I agree. The bandwidth of the gate moving is pretty trivial - something like
4 bytes/tick or the like (8 ticks/second, so 32 bytes per second).
Granted, may be several gates/doors moving, but still.
Has anyone actually done analysis on actual bandwidth usage, or is all this
just WAGs?
Bandwidth for the map is 2 bytes for the space (coordinates). 1 byte for
darkness. 2 bytes for the 3 faces.
Worst case situation is a space is 9 bytes. 625 spaces (25x25) - 5625
bytes/tick. 8 ticks/sec - 45000. So worse case, which would pretty much never
be seen, is 45 k/sec - non trivial. But maybe it also depends on what we
require. But I'd also say that isn't a case your likely to see very often. I'd
estimate more realistic usage is closer to 10-20k/sec, even in really bad cases
(highly unlikely you'd ever get a case where there are objects on all three
layers, and all of those objects are also animated).
I think that can be brought down. But one has to be careful on how much work
is spent to optimize this. Conveying that a space should use an animation is
likely to actually use more initial bandwith, with savings down the road. But
for something like a gate, it may actually not be much a win - and almost
certainly not for the complexity added.
I can certainly see that the case of oceans can be a fairly big user - maybe
of half the map of ocean spaces - 300 * (2 + 2) * 8 = 9600 bytes/sec.

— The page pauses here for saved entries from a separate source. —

File: src/rtl/alu_pkg.sv
// Shared datapath ALU op codes and the multiply sequencer state type.
package alu_pkg;

   localparam logic [2:0] ALU_PASS_B = 3'b000;
   localparam logic [2:0] ALU_ADD    = 3'b010;
   localparam logic [2:0] ALU_SUB    = 3'b011;
   localparam logic [2:0] ALU_AND    = 3'b100;
   localparam logic [2:0] ALU_OR     = 3'b101;
   localparam logic [2:0] ALU_XOR    = 3'b110;

   typedef enum logic [1:0] {
      IDLE = 2'd0,
      RUN  = 2'd1,
      DONE = 2'd2
   } mseq_state_t;

endpackage

File: src/rtl/alu_mult_sequencer.sv
// Iterative shift-add unsigned multiplier producing the low WIDTH product bits,
// borrowing the shared datapath ALU for one add per granted cycle.
module alu_mult_sequencer
   import alu_pkg::*;
#(
   parameter int unsigned WIDTH      = 64,
   parameter int unsigned EARLY_EXIT = 1
) (
   input  logic             clk,
   input  logic             reset,
   input  logic             start,
   input  logic [WIDTH-1:0] op_a,
   input  logic [WIDTH-1:0] op_b,
   output logic             busy,
   output logic             done,
   output logic [WIDTH-1:0] product,
   output logic             product_ovf,
   output logic             alu_req,
   input  logic             alu_gnt,
   output logic [WIDTH-1:0] alu_a,
   output logic [WIDTH-1:0] alu_b,
   output logic [2:0]       alu_cntrl,
   input  logic [WIDTH-1:0] alu_result,
   input  logic             alu_carry_out
);

   localparam int unsigned CW = $clog2(WIDTH);

   mseq_state_t      state_q, state_d;
   logic [WIDTH-1:0] acc, mcand, mplier;
   logic [CW-1:0]    count;
   logic             lost, ovf_acc, last;

   always_ff @(posedge clk) begin
      if (!reset) state_q <= IDLE;
      else        state_q <= state_d;
   end

   always_comb begin
      state_d   = state_q;
      alu_req   = 1'b0;
      alu_a     = '0;
      alu_b     = '0;
      alu_cntrl = ALU_PASS_B;
      last      = (count == CW'(WIDTH - 1)) ||
                  ((EARLY_EXIT != 0) && ((mplier >> 1) == '0));
      case (state_q)
         IDLE: if (start) state_d = RUN;
         RUN: begin
            alu_req   = 1'b1;
            alu_cntrl = ALU_ADD;
            alu_a     = acc;
            alu_b     = mplier[0] ? mcand : '0;
            if (alu_gnt && last) state_d = DONE;
         end
         DONE:    state_d = IDLE;
         default: state_d = IDLE;
      endcase
   end

   assign busy = (state_q != IDLE);

   // lost remembers any multiplicand bit shifted past the top; adding a
   // shifted multiplicand after such a loss means the true product overflowed.
   always_ff @(posedge clk) begin
      if (!reset) begin
         acc         <= '0;
         mcand       <= '0;
         mplier      <= '0;
         count       <= '0;
         lost        <= 1'b0;
         ovf_acc     <= 1'b0;
         product     <= '0;
         product_ovf <= 1'b0;
         done        <= 1'b0;
      end else begin
         done <= 1'b0;
         case (state_q)
            IDLE: begin
               if (start) begin
                  mcand   <= op_a;
                  mplier  <= op_b;
                  acc     <= '0;
                  count   <= '0;
                  lost    <= 1'b0;
                  ovf_acc <= 1'b0;
               end
            end
            RUN: begin
               if (alu_gnt) begin
                  acc <= alu_result;
                  if (mplier[0]) ovf_acc <= ovf_acc | alu_carry_out | lost;
                  lost   <= lost | mcand[WIDTH-1];
                  mcand  <= mcand << 1;
                  mplier <= mplier >> 1;
                  count  <= count + 1'b1;
               end
            end
            DONE: begin
               product     <= acc;
               product_ovf <= ovf_acc;
               done        <= 1'b1;
            end
            default: ;
         endcase
      end
   end

endmodule

File: config.mk
export PLATFORM = sky130hd
export DESIGN_NAME = alu_mult_sequencer
export DESIGN_NICKNAME = d
export VERILOG_FILES = /design/src/rtl/alu_pkg.sv /design/src/rtl/alu_mult_sequencer.sv
export SDC_FILE = /design/constraint.sdc
export NUM_CORES = 1
export LEC_CHECK = 0
export ABC_AREA = 1
export BUFFER_PORTS_ARGS = -buffer_cell sky130_fd_sc_hd__buf_2
export CORE_ASPECT_RATIO = 1.25
export CORE_MARGIN = 2
export CORE_UTILIZATION = 33
export DETAILED_ROUTE_END_ITERATION = 12
export GPL_ROUTABILITY_DRIVEN = 0
export HOLD_SLACK_MARGIN = 0.1
export PLACE_DENSITY = 0.54
export SLEW_MARGIN = 40
export SYNTH_ARGS = -nofsm -noshare
export SYNTH_HDL_FRONTEND = slang
export SYNTH_SLANG_ARGS = --single-unit
File: constraint.sdc
create_clock -name clk -period 3.85 [get_ports clk]
set_clock_uncertainty 0.2 [all_clocks]
set_input_delay 0.1925 -clock clk [delete_from_list [all_inputs] [get_ports clk]]
set_output_delay 0.1925 -clock clk [all_outputs]
set_load 0.1 [all_outputs]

I'd much rather go for the easy cases like letting client animate oceans and
other things we don't care about. IF that doesn't get enough savings, worry
about trying to optimize the more complex cases.
But all that said, one has to figure out what hte goal is. Its going to take
some bandwidth no matter what you do - you can't optimize it to zero. Is it
worth it to write a lot of code and add a lot of complexity to saving 500
bytes/second? My thought would be no - if anything, as time passes, bandwidth
will become more available and cheaper.